*** Opening of Exercise material ***

===== src/rtl/v_hier_pkg.sv =====
// Shared types and constants for the hierarchy vector driver.
// Vector width, state encoding and expected-response mapping.
package v_hier_pkg;

  localparam int VEC_W = 4;
  localparam logic [VEC_W-1:0] EXP_MASK = 4'hF;

  typedef enum logic [2:0] {
    ST_IDLE,
    ST_DRIVE,
    ST_WAIT,
    ST_CHECK,
    ST_DONE
  } state_e;

  function automatic logic [VEC_W-1:0] exp_rsp(
    input logic [VEC_W-1:0] v
  );
    return v ^ EXP_MASK;
  endfunction

endpackage


===== src/rtl/v_hier_chk.sv =====
// Compare-and-count: registers the response, counts mismatches
// and timeouts with saturation, keeps a sticky timeout flag.
module v_hier_chk
  import v_hier_pkg::*;
(
  input  logic             clk,
  input  logic             rst,
  input  logic             clr_i,
  input  logic             cap_i,
  input  logic             to_i,
  input  logic             chk_i,
  input  logic [VEC_W-1:0] rsp_i,
  input  logic [VEC_W-1:0] exp_i,
  output logic [7:0]       err_cnt_o,
  output logic             timeout_o
);

  logic [VEC_W-1:0] rsp_q;
  logic             hit_q;
  logic [7:0]       err_q, err_d;
  logic             to_q;
  logic             inc;

  // One increment per vector: either its timeout or its mismatch.
  always_comb begin
    inc   = to_i | (chk_i & hit_q & (rsp_q != exp_i));
    err_d = err_q;
    if (inc && (err_q != 8'hFF)) begin
      err_d = err_q + 8'd1;
    end
  end

  // Response capture, counters and sticky timeout.
  always_ff @(posedge clk) begin
    if (rst) begin
      rsp_q <= '0;
      hit_q <= 1'b0;
      err_q <= '0;
      to_q  <= 1'b0;
    end else if (clr_i) begin
      hit_q <= 1'b0;
      err_q <= '0;
      to_q  <= 1'b0;
    end else begin
      if (cap_i) begin
        rsp_q <= rsp_i;
        hit_q <= 1'b1;
      end
      if (to_i) begin
        hit_q <= 1'b0;
      end
      err_q <= err_d;
      to_q  <= to_q | to_i;
    end
  end

  assign err_cnt_o = err_q;
  assign timeout_o = to_q;

endmodule
## config.mk

```make
export PLATFORM = sky130hd
export DESIGN_NAME = arb2_stream_sel
export DESIGN_NICKNAME = d
export VERILOG_FILES = /design/src/rtl/arb2_pkg.sv /design/src/rtl/arb2_rr_pick.sv /design/src/rtl/arb2_stream_sel.sv
export SDC_FILE = /design/constraint.sdc
export NUM_CORES = 1
export LEC_CHECK = 0
export CAP_MARGIN = 20
export CORE_MARGIN = 3
export CORE_UTILIZATION = 37
export CTS_CLUSTER_SIZE = 20
export DETAILED_ROUTE_END_ITERATION = 8
export GPL_ROUTABILITY_DRIVEN = 0
export GPL_TIMING_DRIVEN = 0
export MAX_ROUTING_LAYER = met4
export PLACE_DENSITY = 0.74
export SYNTH_ARGS = -nofsm -noshare
export SYNTH_HDL_FRONTEND = slang
export SYNTH_HIERARCHICAL = 1
export SYNTH_SLANG_ARGS = --single-unit
```

## constraint.sdc

```tcl
create_clock -name clk -period 1.5 [get_ports clk]
set_input_delay 0.3 -clock clk [delete_from_list [all_inputs] [get_ports clk]]
set_output_delay 0.3 -clock clk [all_outputs]
set_load 0.01 [all_outputs]
```
File: config.mk
export PLATFORM = sky130hd
export DESIGN_NAME = flash_qspi_reader
export DESIGN_NICKNAME = d
export VERILOG_FILES = /design/src/rtl/flash_qspi_reader.sv
export SDC_FILE = /design/constraint.sdc
export NUM_CORES = 1
export LEC_CHECK = 0
export CORE_MARGIN = 5
export CORE_UTILIZATION = 24
export CTS_CLUSTER_DIAMETER = 200
export CTS_CLUSTER_SIZE = 40
export DETAILED_ROUTE_END_ITERATION = 16
export PLACE_DENSITY = 0.45
export SETUP_SLACK_MARGIN = 0.3
export SYNTH_ARGS = -nofsm -noshare
export SYNTH_HDL_FRONTEND = slang
export SYNTH_SLANG_ARGS = --single-unit
File: constraint.sdc
create_clock -name CLK -period 4.4 [get_ports CLK]
set_input_delay 0.44 -clock CLK [delete_from_list [all_inputs] [get_ports CLK]]
set_output_delay 0.44 -clock CLK [all_outputs]
set_load 0.02 [all_outputs]
[src/rtl/vwiden_seq_if.sv]
// Handshake bundle for the vector widening sequencer: source beat in, widened result beat out.
// slave is the sequencer's view, master is the surrounding issue/writeback view.
interface vwiden_seq_if #(
    parameter int unsigned DATA_WIDTH = 64,
    parameter int unsigned SEW_WIDTH  = 2,
    parameter int unsigned BE_WIDTH   = DATA_WIDTH / 8
);
    logic                  in_valid;
    logic                  in_ready;
    logic [DATA_WIDTH-1:0] in_data;
    logic [SEW_WIDTH-1:0]  in_sew;
    logic [BE_WIDTH-1:0]   in_be;
    logic                  in_signed;
    logic                  in_last;
    logic                  out_valid;
    logic                  out_ready;
    logic [DATA_WIDTH-1:0] out_data;
    logic [BE_WIDTH-1:0]   out_be;
    logic [SEW_WIDTH-1:0]  out_sew;
    logic                  out_turn;
    logic                  out_last;
    logic                  err_sew;

    modport slave (
        input  in_valid, in_data, in_sew, in_be, in_signed, in_last, out_ready,
        output in_ready, out_valid, out_data, out_be, out_sew, out_turn, out_last, err_sew
    );

    modport master (
        output in_valid, in_data, in_sew, in_be, in_signed, in_last, out_ready,
        input  in_ready, out_valid, out_data, out_be, out_sew, out_turn, out_last, err_sew
    );
endinterface

[src/rtl/vwiden_seq.sv]
// Widening sequencer: holds one source beat and emits its low then high half widened to 2*SEW.
// Optional VWIDEN_SEQ_SKIP_EMPTY_EN skips the high turn when its byte enables are all zero.
module vwiden_seq #(
    parameter int unsigned DATA_WIDTH = 64,
    parameter int unsigned SEW_WIDTH  = 2,
    parameter int unsigned BE_WIDTH   = DATA_WIDTH / 8
) (
    input logic         clk,
    input logic         rst,
    vwiden_seq_if.slave bus
);
    localparam int unsigned HalfW  = DATA_WIDTH / 2;
    localparam int unsigned HalfBe = BE_WIDTH / 2;

    typedef enum logic [1:0] {StIdle, StT0, StT1} state_e;

    state_e                state_q, state_d;
    logic [DATA_WIDTH-1:0] data_q;
    logic [SEW_WIDTH-1:0]  sew_q;
    logic [BE_WIDTH-1:0]   be_q;
    logic                  signed_q;
    logic                  last_q;
    logic                  err_q;

    logic                  in_ready;
    logic                  accept;
    logic                  legal;
    logic                  skip_t1;
    logic                  turn;
    logic [HalfW-1:0]      half;
    logic [HalfBe-1:0]     half_be;
    logic [DATA_WIDTH-1:0] wide;
    logic [BE_WIDTH-1:0]   wide_be;

`ifdef VWIDEN_SEQ_SKIP_EMPTY_EN
    assign skip_t1 = ~|be_q[BE_WIDTH-1:HalfBe];
`else
    assign skip_t1 = 1'b0;
`endif

    // A new beat may enter whenever the last turn of the current one is being consumed.
    assign in_ready = (state_q == StIdle) ||
                      (bus.out_ready && ((state_q == StT1) || ((state_q == StT0) && skip_t1)));
    assign accept   = bus.in_valid && in_ready;
    assign legal    = (bus.in_sew != SEW_WIDTH'(3));

    always_comb begin
        state_d = state_q;
        unique case (state_q)
            StIdle: begin
                if (accept && legal) state_d = StT0;
            end
            StT0: begin
                if (bus.out_ready) begin
                    if (!skip_t1)            state_d = StT1;
                    else if (accept && legal) state_d = StT0;
                    else                     state_d = StIdle;
                end
            end
            StT1: begin
                if (bus.out_ready) state_d = (accept && legal) ? StT0 : StIdle;
            end
            default: state_d = StIdle;
        endcase
    end

    always_ff @(posedge clk) begin
        if (rst) begin
            state_q  <= StIdle;
            data_q   <= '0;
            sew_q    <= '0;
            be_q     <= '0;
            signed_q <= 1'b0;
            last_q   <= 1'b0;
            err_q    <= 1'b0;
        end else begin
            state_q <= state_d;
            err_q   <= accept && !legal;
            if (accept) begin
                data_q   <= bus.in_data;
                sew_q    <= bus.in_sew;
                be_q     <= bus.in_be;
                signed_q <= bus.in_signed;
                last_q   <= bus.in_last;
            end
        end
    end

    assign turn    = (state_q == StT1);
    assign half    = turn ? data_q[DATA_WIDTH-1:HalfW] : data_q[HalfW-1:0];
    assign half_be = turn ? be_q[BE_WIDTH-1:HalfBe] : be_q[HalfBe-1:0];

    always_comb begin
        wide = '0;
        case (sew_q)
            SEW_WIDTH'(0): begin
                for (int e = 0; e < DATA_WIDTH / 16; e++) begin
                    wide[e*16 +: 16] = {{8{signed_q & half[e*8+7]}}, half[e*8 +: 8]};
                end
            end
            SEW_WIDTH'(1): begin
                for (int e = 0; e < DATA_WIDTH / 32; e++) begin
                    wide[e*32 +: 32] = {{16{signed_q & half[e*16+15]}}, half[e*16 +: 16]};
                end
            end
            SEW_WIDTH'(2): begin
                for (int e = 0; e < DATA_WIDTH / 64; e++) begin
                    wide[e*64 +: 64] = {{32{signed_q & half[e*32+31]}}, half[e*32 +: 32]};
                end
            end
            default: wide = '0;
        endcase
    end

    always_comb begin
        wide_be = '0;
        for (int k = 0; k < int'(HalfBe); k++) begin
            wide_be[2*k +: 2] = {2{half_be[k]}};
        end
    end

    assign bus.in_ready  = in_ready;
    assign bus.out_valid = (state_q != StIdle);
    assign bus.out_data  = wide;
    assign bus.out_be    = wide_be;
    assign bus.out_sew   = sew_q + SEW_WIDTH'(1);
    assign bus.out_turn  = turn;
    assign bus.out_last  = last_q && (turn || ((state_q == StT0) && skip_t1));
    assign bus.err_sew   = err_q;
endmodule

[src/flat_wrapper.sv]
// flat-port wrapper written by rule: the top's interface ports become plain ports
module vwiden_seq_flat 
#(
    parameter int unsigned DATA_WIDTH = 64,
    parameter int unsigned SEW_WIDTH  = 2,
    parameter int unsigned BE_WIDTH   = DATA_WIDTH / 8
)
  (clk, rst, bus_in_valid, bus_in_data, bus_in_sew, bus_in_be, bus_in_signed, bus_in_last, bus_out_ready, bus_in_ready, bus_out_valid, bus_out_data, bus_out_be, bus_out_sew, bus_out_turn, bus_out_last, bus_err_sew);
  vwiden_seq_if #(.DATA_WIDTH(DATA_WIDTH), .SEW_WIDTH(SEW_WIDTH), .BE_WIDTH(BE_WIDTH)) bus_i ();
  input logic clk;
  input logic rst;
  input wire logic [$bits(bus_i.in_valid)-1:0] bus_in_valid;
  input wire logic [$bits(bus_i.in_data)-1:0] bus_in_data;
  input wire logic [$bits(bus_i.in_sew)-1:0] bus_in_sew;
  input wire logic [$bits(bus_i.in_be)-1:0] bus_in_be;
  input wire logic [$bits(bus_i.in_signed)-1:0] bus_in_signed;
  input wire logic [$bits(bus_i.in_last)-1:0] bus_in_last;
  input wire logic [$bits(bus_i.out_ready)-1:0] bus_out_ready;
  output wire logic [$bits(bus_i.in_ready)-1:0] bus_in_ready;
  output wire logic [$bits(bus_i.out_valid)-1:0] bus_out_valid;
  output wire logic [$bits(bus_i.out_data)-1:0] bus_out_data;
  output wire logic [$bits(bus_i.out_be)-1:0] bus_out_be;
  output wire logic [$bits(bus_i.out_sew)-1:0] bus_out_sew;
  output wire logic [$bits(bus_i.out_turn)-1:0] bus_out_turn;
  output wire logic [$bits(bus_i.out_last)-1:0] bus_out_last;
  output wire logic [$bits(bus_i.err_sew)-1:0] bus_err_sew;
  assign bus_i.in_valid = bus_in_valid;
  assign bus_i.in_data = bus_in_data;
  assign bus_i.in_sew = bus_in_sew;
  assign bus_i.in_be = bus_in_be;
  assign bus_i.in_signed = bus_in_signed;
  assign bus_i.in_last = bus_in_last;
  assign bus_i.out_ready = bus_out_ready;
  assign bus_in_ready = bus_i.in_ready;
  assign bus_out_valid = bus_i.out_valid;
  assign bus_out_data = bus_i.out_data;
  assign bus_out_be = bus_i.out_be;
  assign bus_out_sew = bus_i.out_sew;
  assign bus_out_turn = bus_i.out_turn;
  assign bus_out_last = bus_i.out_last;
  assign bus_err_sew = bus_i.err_sew;
  vwiden_seq #(.DATA_WIDTH(DATA_WIDTH), .SEW_WIDTH(SEW_WIDTH), .BE_WIDTH(BE_WIDTH)) u_core (.clk(clk), .rst(rst), .bus(bus_i));
endmodule
[config.mk]
export PLATFORM = sky130hd
export DESIGN_NAME = vwiden_seq_flat
export DESIGN_NICKNAME = d
export VERILOG_FILES = /design/src/rtl/vwiden_seq_if.sv /design/src/rtl/vwiden_seq.sv /design/src/flat_wrapper.sv
export SDC_FILE = /design/constraint.sdc
export NUM_CORES = 1
export LEC_CHECK = 0
export CORE_UTILIZATION = 48
export CTS_CLUSTER_SIZE = 24
export DETAILED_ROUTE_END_ITERATION = 10
export PLACE_DENSITY = 0.87
export SETUP_SLACK_MARGIN = 0.02
export SYNTH_ARGS = -nofsm -noshare
export SYNTH_HDL_FRONTEND = slang
export SYNTH_SLANG_ARGS = --single-unit
[constraint.sdc]
create_clock -name clk -period 5.47 [get_ports clk]
set_clock_uncertainty 0.05 [all_clocks]
set_input_delay 0.547 -clock clk [delete_from_list [all_inputs] [get_ports clk]]
set_output_delay 0.547 -clock clk [all_outputs]
set_load 0.01 [all_outputs]
==> results.tsv <==
metric	value	unit
CP Launch Type	flop	
H-tree Lvls	3	
1st-iter DRT viols	208	
Clock Tree Root	clkbuf_8	
Final Setup Violations	0	
top-area cell type share of the netlist area	0.389	
die width	94.1	um
CP max FO	13	
CTS Buf Count	9	
via count	4124	
top cells by count, synth	200 x nand2_1, 118 x a21oi_1, 79 x dfxtp_1	
warnings from Yosys	0	
clock buffer depth	2	
Max Cap Violations	0	
synth unique cells	34	
hpwl dp	7830	um
worst path arrival time	3.06	ns
RSZ-0062 raised after global routing	false	
# nets final	765	
Reg clk slew, reported paths	0.07	ns
most frequent cell after synthesis	nand2_1	
FMAX	273	MHz
I/O Pins	159	
starting density of the core	0.495	
total placed cells including tap cells	775	
Max VDD drop	0.000154	V
post-CTS sizing	0	
Storage cell area	1580	um2
# rows	33	
worst reg2reg path depth	5	
Critical Path RT	4.87	ns
FILL cells	658	
register area share after synthesis	0.389	
Synth area leader	dfxtp_1	
die height	94.1	um
Slew @ Worst Pin	0.791	ns
worst rel slew slack	0.473	
all-layer global routing usage	0.251	
# port buffers	158	
ys async rst share	0	
CP Capture Type	output pin	
global route overflow	0	
Avg Cell Area, Syn	7.24	um2
Routed WL	11000	um
vias per cell	5.22	
post-route ant nets	0	
average wire per standard cell	13.9	um
# diodes	0	
Pleak	2.24	nW
Synth Instances	562	
CTS tree	built	
Post-DP Area	5500	um2
setup_tns	0	ns
number of synthesized flops with an enable pin	0	
register bit total from synthesis	79	
total power	1.37	mW
status	completed	
Cell Pwr Density	241	nW/um2
share of layout cells above drive strength 1	0.0876	
die area	8850	um2
Worst-Skew Late Latency	0.34	ns
vias in the first global route	3749	
CTS Hold Bufs	0	
Hold Path Depth	2	
routability congestion estimate	0.879	
final hold vios	0	
Area Overhead vs Synth	39.6	%
Hold Path Class	reg -> reg	
Area contributors post-synth	dfxtp_1 39%, nand2_1 18%, a21oi_1 15%	
DRC viols	0	
Setup Buffers After CTS	0	
syn_nets	646	
Initial DRT Pass Iterations	5	
first-pass GRT wire length	17500	um
core area	8220	um2
Tcrit/Tclk final	0.669	
design area	5680	um2
Post-Syn Area	4070	um2
largest net degree at the start of global routing	80	
fin crit period	3.66	ns
Synth Flop Type	dfxtp_1	
initial antenna violation count	0	
kind of critical path	reg -> out	
footprint of the multi-input gates	2120	um2
Slew Limit Fails	0	
CTS Sinks	79	
final cell count without fillers	790	
fin util	0.691	
worst max-delay path: stages (launching register included):
cell	delay, ns
dfxtp_1	0.39
inv_1	0.10
ha_1	0.36
or2_2	0.38
o21bai_1	0.63
nor2_1	0.30
clkdlybuf4s50_1	0.57
cell families (layout without fill, tap and decap cells):
| kind of cell | count (synthesis) | after routing | synth area share |
|---|---|---|---|
| AND/OR/NAND/NOR | 252 | 252 | 0.262 |
| buffers and inverters | 67 | 190 | 0.0907 |
| AO/OA/AOI/OAI | 134 | 134 | 0.179 |
| adder cells (fa/ha/maj) | 4 | 4 | 0.0123 |
| multiplexers | 26 | 26 | 0.0676 |
| flip-flops | 79 | 79 | 0.389 |
routing by layer:
layer	vias to the layer above	global-route usage	share of wire
met5	-	0	0
met4	0	0.0756	0.019
met3	19	0.0639	0.085
met2	182	0.423	0.48
met1	1857	0.312	0.42
li1	2066	-	-
cell type report:
class                      count  area share
multi-input combinational    416       0.374
timing repair buffer         162       0.283
sequential                    79       0.278
tap                          105      0.0231
clock buffer                   9      0.0218
clock inverter                 6      0.0110
inverter                      13     0.00903
flip-flops by register name, summed over array words and instances, names as in the netlist:
register / flops
u_core.signed_q: 1
u_core.be_q: 8
u_core.bus.err_sew: 1
u_core.data_q: 64
u_core.state_q: 2
u_core.sew_q: 2
u_core.last_q: 1
worst paths after layout:
path                     start           endpoint  slack (ns)
max reg2reg  u_core.state_q[1]  u_core.data_q[21]        3.49
min reg2reg   u_core.data_q[1]   u_core.data_q[1]        0.41
max            u_core.sew_q[0]   bus_out_data[57]        1.81
min           u_core.data_q[1]   u_core.data_q[1]        0.41
cell usage in the layout, fill, tap and decap left out, drive strengths merged, types with 5 or more instances in the layout:
cell type      count
mux2               9
o221ai             8
o22ai              6
buf                5
clkdlybuf4s50    157
nor2              11
inv               13
mux2i             17
nand2b             5
clkbuf             9
nand2            200
or2               24
a21oi            118
dfxtp             79
power by group:
part	total (mW)	switching [mW]	leakage (nW)	internal [mW]
registers	0.634	0.0215	0.649	0.613
clock network	0.412	0.206	0.0871	0.207
logic	0.320	0.156	1.50	0.165
total	1.37	0.383	2.24	0.984
through the flow:
stage	setup WS, ns	hold slack (ns)
floorplan	3.01	0.382
global placement	2.30	0.390
detailed placement	2.18	0.396
CTS	1.80	0.407
global route	1.66	0.423
finish	1.81	0.406
No activity file was read; power rests on OpenSTA's default activity.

*** Close of Exercise material ***

**Task instructions:** All lines of the records above with the word "period" in them are to be copied.

**Your response:**
create_clock -name clk -period 1.5 [get_ports clk]
create_clock -name CLK -period 4.4 [get_ports CLK]
create_clock -name clk -period 5.47 [get_ports clk]
fin crit period	3.66	ns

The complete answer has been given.